Es la expresión más sencilla que resume todo el Evangelio, toda la fe, toda la teología: Dios nos ama con amor gratuito y sin medida (Papa Francisco). Quienes creemos en Jesús, el Crucificado, creemos en el amor. Es fe y es asombro. Es un creer increíble, porque es un amor inexplicable. Es un amor que rompe toda lógica. Un amor que carece de justificación. Es pura gratuidad.

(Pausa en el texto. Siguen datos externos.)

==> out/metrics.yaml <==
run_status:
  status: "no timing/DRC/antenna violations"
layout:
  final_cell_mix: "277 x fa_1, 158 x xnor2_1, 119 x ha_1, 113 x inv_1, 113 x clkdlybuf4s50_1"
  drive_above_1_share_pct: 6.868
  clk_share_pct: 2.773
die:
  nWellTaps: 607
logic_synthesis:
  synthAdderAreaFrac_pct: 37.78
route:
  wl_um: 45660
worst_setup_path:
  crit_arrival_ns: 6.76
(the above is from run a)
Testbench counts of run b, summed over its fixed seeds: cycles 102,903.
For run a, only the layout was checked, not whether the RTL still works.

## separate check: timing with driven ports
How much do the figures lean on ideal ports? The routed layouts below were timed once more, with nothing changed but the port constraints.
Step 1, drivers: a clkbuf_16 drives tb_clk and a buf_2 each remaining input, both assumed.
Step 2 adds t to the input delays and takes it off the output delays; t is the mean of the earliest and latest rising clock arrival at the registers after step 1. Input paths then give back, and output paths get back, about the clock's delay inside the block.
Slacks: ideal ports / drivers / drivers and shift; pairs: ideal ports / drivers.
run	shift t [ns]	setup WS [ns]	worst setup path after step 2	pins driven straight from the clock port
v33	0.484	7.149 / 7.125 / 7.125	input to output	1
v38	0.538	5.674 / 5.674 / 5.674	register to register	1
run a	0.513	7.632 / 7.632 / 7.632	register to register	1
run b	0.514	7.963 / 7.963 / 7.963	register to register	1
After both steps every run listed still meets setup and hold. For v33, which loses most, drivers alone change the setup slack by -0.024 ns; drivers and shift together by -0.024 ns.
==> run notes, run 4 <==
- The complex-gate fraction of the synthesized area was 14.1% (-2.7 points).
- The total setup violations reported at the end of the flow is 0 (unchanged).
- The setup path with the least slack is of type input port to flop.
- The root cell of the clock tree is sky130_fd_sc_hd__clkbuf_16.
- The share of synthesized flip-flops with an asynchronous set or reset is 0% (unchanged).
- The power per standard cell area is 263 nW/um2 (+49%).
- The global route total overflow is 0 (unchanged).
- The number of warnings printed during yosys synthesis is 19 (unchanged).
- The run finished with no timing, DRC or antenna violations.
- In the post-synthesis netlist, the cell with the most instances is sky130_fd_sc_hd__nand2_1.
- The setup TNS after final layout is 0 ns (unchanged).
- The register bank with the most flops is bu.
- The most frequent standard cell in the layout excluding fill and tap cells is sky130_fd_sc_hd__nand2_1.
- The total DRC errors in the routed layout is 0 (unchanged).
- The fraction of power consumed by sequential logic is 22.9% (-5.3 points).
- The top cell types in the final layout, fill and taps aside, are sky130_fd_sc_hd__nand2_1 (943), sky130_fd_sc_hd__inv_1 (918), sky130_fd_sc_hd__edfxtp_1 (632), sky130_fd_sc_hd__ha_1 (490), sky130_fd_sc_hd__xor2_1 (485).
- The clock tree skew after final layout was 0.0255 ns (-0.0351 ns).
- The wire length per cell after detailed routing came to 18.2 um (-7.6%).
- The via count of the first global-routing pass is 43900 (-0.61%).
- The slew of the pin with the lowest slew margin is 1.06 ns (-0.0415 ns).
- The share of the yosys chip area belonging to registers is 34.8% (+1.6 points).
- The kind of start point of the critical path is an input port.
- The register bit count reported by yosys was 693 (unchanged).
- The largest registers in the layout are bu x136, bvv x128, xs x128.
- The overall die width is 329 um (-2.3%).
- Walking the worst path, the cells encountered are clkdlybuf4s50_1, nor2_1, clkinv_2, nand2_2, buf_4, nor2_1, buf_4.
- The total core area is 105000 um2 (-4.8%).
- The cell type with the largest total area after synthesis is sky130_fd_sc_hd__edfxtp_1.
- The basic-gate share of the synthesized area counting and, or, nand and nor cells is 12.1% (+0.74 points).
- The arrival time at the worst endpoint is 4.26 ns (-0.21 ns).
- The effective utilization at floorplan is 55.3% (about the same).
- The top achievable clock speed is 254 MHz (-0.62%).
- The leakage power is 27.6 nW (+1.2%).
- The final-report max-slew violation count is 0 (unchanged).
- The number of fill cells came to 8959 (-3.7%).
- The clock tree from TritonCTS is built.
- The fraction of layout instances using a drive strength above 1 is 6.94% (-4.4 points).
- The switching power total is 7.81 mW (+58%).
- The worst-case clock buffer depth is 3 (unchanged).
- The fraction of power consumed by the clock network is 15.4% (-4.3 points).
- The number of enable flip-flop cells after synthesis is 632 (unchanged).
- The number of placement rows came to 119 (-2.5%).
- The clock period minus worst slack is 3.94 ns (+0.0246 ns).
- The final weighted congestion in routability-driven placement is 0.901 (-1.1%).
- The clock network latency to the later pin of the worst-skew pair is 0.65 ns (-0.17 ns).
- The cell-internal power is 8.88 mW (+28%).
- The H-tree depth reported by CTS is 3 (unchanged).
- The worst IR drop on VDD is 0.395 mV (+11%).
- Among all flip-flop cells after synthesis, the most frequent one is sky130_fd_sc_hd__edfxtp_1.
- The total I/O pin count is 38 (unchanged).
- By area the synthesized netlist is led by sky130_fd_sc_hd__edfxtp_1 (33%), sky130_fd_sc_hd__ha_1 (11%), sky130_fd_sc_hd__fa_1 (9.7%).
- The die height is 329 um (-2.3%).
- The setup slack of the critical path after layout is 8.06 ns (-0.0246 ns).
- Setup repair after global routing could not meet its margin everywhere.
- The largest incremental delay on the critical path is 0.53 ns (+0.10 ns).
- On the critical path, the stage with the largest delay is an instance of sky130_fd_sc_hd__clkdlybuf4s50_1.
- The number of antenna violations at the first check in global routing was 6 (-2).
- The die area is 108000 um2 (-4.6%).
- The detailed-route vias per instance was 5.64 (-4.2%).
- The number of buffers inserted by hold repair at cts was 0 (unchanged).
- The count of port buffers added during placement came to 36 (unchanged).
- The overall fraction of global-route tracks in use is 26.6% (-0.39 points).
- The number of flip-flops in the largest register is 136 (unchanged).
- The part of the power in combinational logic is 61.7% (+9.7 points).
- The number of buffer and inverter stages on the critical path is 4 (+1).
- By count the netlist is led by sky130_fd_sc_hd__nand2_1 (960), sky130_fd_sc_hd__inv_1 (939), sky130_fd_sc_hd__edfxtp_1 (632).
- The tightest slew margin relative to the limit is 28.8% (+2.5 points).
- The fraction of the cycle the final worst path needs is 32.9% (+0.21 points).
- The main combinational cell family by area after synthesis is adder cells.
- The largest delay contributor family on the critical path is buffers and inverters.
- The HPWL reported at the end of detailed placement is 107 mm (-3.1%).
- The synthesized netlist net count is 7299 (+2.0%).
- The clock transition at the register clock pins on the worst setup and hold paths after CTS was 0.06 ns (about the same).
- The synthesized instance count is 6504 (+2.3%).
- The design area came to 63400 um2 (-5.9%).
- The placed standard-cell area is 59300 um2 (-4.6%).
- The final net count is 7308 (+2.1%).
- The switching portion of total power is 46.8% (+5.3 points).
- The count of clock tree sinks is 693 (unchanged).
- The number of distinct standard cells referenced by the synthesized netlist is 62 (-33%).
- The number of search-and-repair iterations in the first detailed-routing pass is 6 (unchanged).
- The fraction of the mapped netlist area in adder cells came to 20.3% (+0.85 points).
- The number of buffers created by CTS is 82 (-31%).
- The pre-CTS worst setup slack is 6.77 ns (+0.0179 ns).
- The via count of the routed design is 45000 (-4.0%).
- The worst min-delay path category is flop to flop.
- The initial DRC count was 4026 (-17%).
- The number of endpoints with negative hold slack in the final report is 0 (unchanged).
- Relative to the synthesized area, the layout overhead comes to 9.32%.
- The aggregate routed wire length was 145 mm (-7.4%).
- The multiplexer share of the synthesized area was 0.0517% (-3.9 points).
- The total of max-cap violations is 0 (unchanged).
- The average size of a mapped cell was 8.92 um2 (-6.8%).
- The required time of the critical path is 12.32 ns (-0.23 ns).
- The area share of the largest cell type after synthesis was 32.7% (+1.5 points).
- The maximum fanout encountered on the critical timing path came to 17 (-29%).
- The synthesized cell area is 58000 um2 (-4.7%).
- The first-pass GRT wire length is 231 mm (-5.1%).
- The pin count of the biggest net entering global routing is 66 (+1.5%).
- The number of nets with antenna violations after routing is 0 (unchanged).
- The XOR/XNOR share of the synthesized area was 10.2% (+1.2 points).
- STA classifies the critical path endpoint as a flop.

Pablo, antes de su conversión, creía en el Dios de Moisés, el Dios del poder y de la justicia. En el camino de Damasco le fue revelado el Dios de Jesús, el Dios que es Jesús, el Dios que es amor y misericordia. Y Pablo, junto con Juan, será quien mejor viva y explique esta realidad del Dios-Amor, fundamento de todo cuanto existe.
Juan nos dirá: En esto se manifestó entre nosotros el amor de Dios; en que Dios envió al mundo a su Hijo único para que vivamos por medio de Él (1 Jn 4, 9). Y Pablo: Si Dios está por nosotros, ¿quién contra nosotros? ¿Quién nos separará del amor de Cristo? En todo vencemos de sobra gracias al que nos amó (Rm 8, 31; 35; 37).
Dios no envió a su Hijo al mundo para juzgar al mundo, sino para que el mundo se salve por medio de Él.
En esta fiesta de la Exaltación de la Santa Cruz contemplemos asombrados y en silencio al Crucificado. Veremos cómo el amor recicla el mal. Veremos, como dice el Papa Francisco, que no existe un cristianismo sin la Cruz y no existe una cruz sin Jesucristo.